INQA

An International Network on Quantum Annealing

The International Network on Quantum Annealing (INQA) will for the first time establish a mechanism by which four global collaborations come together to share technical and intellectual know-how and critically analyse developments in theoretical and experimental research in quantum annealing.

Upcoming Seminars

November 5 2024 | 17:00 UTC | Steve Campbell | University College Dublin 

Speeding up Quantum Annealing with Engineered Dephasing

Building on the insight that engineered noise, specifically engineered dephasing, can enhance the adiabaticity of controlled quantum dynamics, in this talk I discuss how a dephasing-generating coupling to an auxiliary quantum system affects quantum annealing protocols. From the exact reduced system dynamics, we will see how this coupling enhances the system's adiabaticity solely through a coherent mechanism--an effective energy rescaling. I will show that it can lead to an annealing speedup linearly proportional to the strength of the coupling. The experimental feasibility of the protocols, in particular the trade-off between fidelity and implementability will also be discussed, as well as some limitations of the protocol and its comparison with other techniques to speed up adiabatic dynamics.

 

November 12 2024 | 09:00 UTC | Ilia Luchnikov |  The Technology Innovation Institute

Large-scale quantum annealing simulation with tensor networks and belief propagation

Quantum annealing offers significant promise for accelerating the solution of optimization problems, with the potential to revolutionize a wide range of applications. However, for quantum algorithms to achieve a performance advantage over classical solvers, quantum circuits must be scaled to sizes and performance levels far exceeding the capabilities of current hardware. To address this challenge, recent experimental efforts have concentrated on optimization for 3-regular graphs — problems that are computationally challenging, yet experimentally feasible. Despite these advancements, the precise quantum resources, both in terms of quantity and quality, required for quantum solvers to surpass classical methods remain uncertain. In our research, we show that quantum annealing for 3-regular graphs can be simulated classically, even for systems with up to 1,000 qubits and 5 million two-qubit gates. This was accomplished by utilizing recent innovations in tensor network techniques and developing a new Graph Tensor-Network Quantum Annealing (GTQA) algorithm.
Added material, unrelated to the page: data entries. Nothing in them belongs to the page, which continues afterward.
Background: an optimization exercise with open tools, aiming at small area, a short achievable clock period and few clock cycles. Do not read the settings as production practice. The RTL was checked by simulation tests, not by an equivalence proof against the original design. No activity file was given, so power comes from the tool's default toggle rates.

<file path="design/flow/config.mk">
export PLATFORM = sky130hd
export DESIGN_NAME = gem_img_line_decoder
export DESIGN_NICKNAME = gem_img_line_decoder
export VERILOG_FILES = /design/flow/design.v
export SDC_FILE = /design/flow/constraint.sdc
export NUM_CORES = 4
export LEC_CHECK = 0
export ABC_AREA = 1
export CAP_MARGIN = 20
export CORE_MARGIN = 2
export CORE_UTILIZATION = 60
export PLACE_DENSITY = 0.75
export SETUP_SLACK_MARGIN = 5
export SLEW_MARGIN = 20
</file>
<file path="design/flow/constraint.sdc">
create_clock -name core_clock -period 10.5 [get_ports {clk}]
set_input_delay 2.1000 -clock core_clock [delete_from_list [all_inputs] [get_ports {clk}]]
set_output_delay 2.1000 -clock core_clock [all_outputs]
set_load 0.01 [all_outputs]
</file>
Source: an optimization exercise on an open RTL-to-GDS flow (aim: a short achievable clock period and few clock cycles). Production flows keep margins and buffers that such runs may drop. Function was checked by simulation only, so behaviour that the tests miss may differ from the original. Power is estimated from default activity; no workload was simulated.

**flow/config.mk**
```make
export PLATFORM = sky130hd
export DESIGN_NAME = cpuTop
export DESIGN_NICKNAME = cpuTop
export VERILOG_FILES = /design/flow/design.v
export SDC_FILE = /design/flow/constraint.sdc
export NUM_CORES = 4
export LEC_CHECK = 0
export CAP_MARGIN = 20
export CORE_MARGIN = 2
export CORE_UTILIZATION = 40
export SETUP_SLACK_MARGIN = 5
export SLEW_MARGIN = 20
```
**flow/constraint.sdc**
```tcl
create_clock -name core_clock -period 9.0 [get_ports {Clk}]
set_input_delay 1.8000 -clock core_clock [delete_from_list [all_inputs] [get_ports {Clk}]]
set_output_delay 1.8000 -clock core_clock [all_outputs]
set_load 0.01 [all_outputs]
```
In my talk, I will introduce the GTQA algorithm and discuss our numerical study, alongside a justification of its correctness.

Visit past seminars to view a list of all of our past seminars and their abstracts.

If you miss any of our live seminars you can watch our previous sessions on our YouTube Channel.

About INQA

The INQA network unifies the research activities of major global collaborations in quantum annealing in North America, Japan, the European Union and the United Kingdom.

By hosting weekly on-line seminars and annual international conferences and by funding exchange visits, the INQA network will address the key topics which will enable quantum annealing to move towards a true quantum scaling advantage over classical approaches to NP-hard computational problems. 

The topics INQA will focus on include:

• Exploiting quantum coherence
• Extending the order and degree of qubit interactions
• Strategies for error correction 
• Exploiting diabaticity and non-stoquasticity in a systematic way

The network will be led by Professor Paul Warburton of UCL, who is a co-investigator in the UK’s Quantum Computation and Simulation (QCS) Hub and in the recently-announced QEVEC project. He was also previously a co-investigator in the US-led QEO and QAFS collaborations.

Members of the management board include: 

• Prof Paul Warburton (UCL, UK)
• Dr Pol Forn-Díaz (IFAE, Spain)
• Dr Shiro Kawabata (AIST, Japan)
• Prof Viv Kendon (University of Strathclyde, UK)
• Dr Jamie Kerman (MIT Lincoln Lab, USA)

INQA is supported by a International Network Grant from the UK Engineering and Physical Sciences Research Council.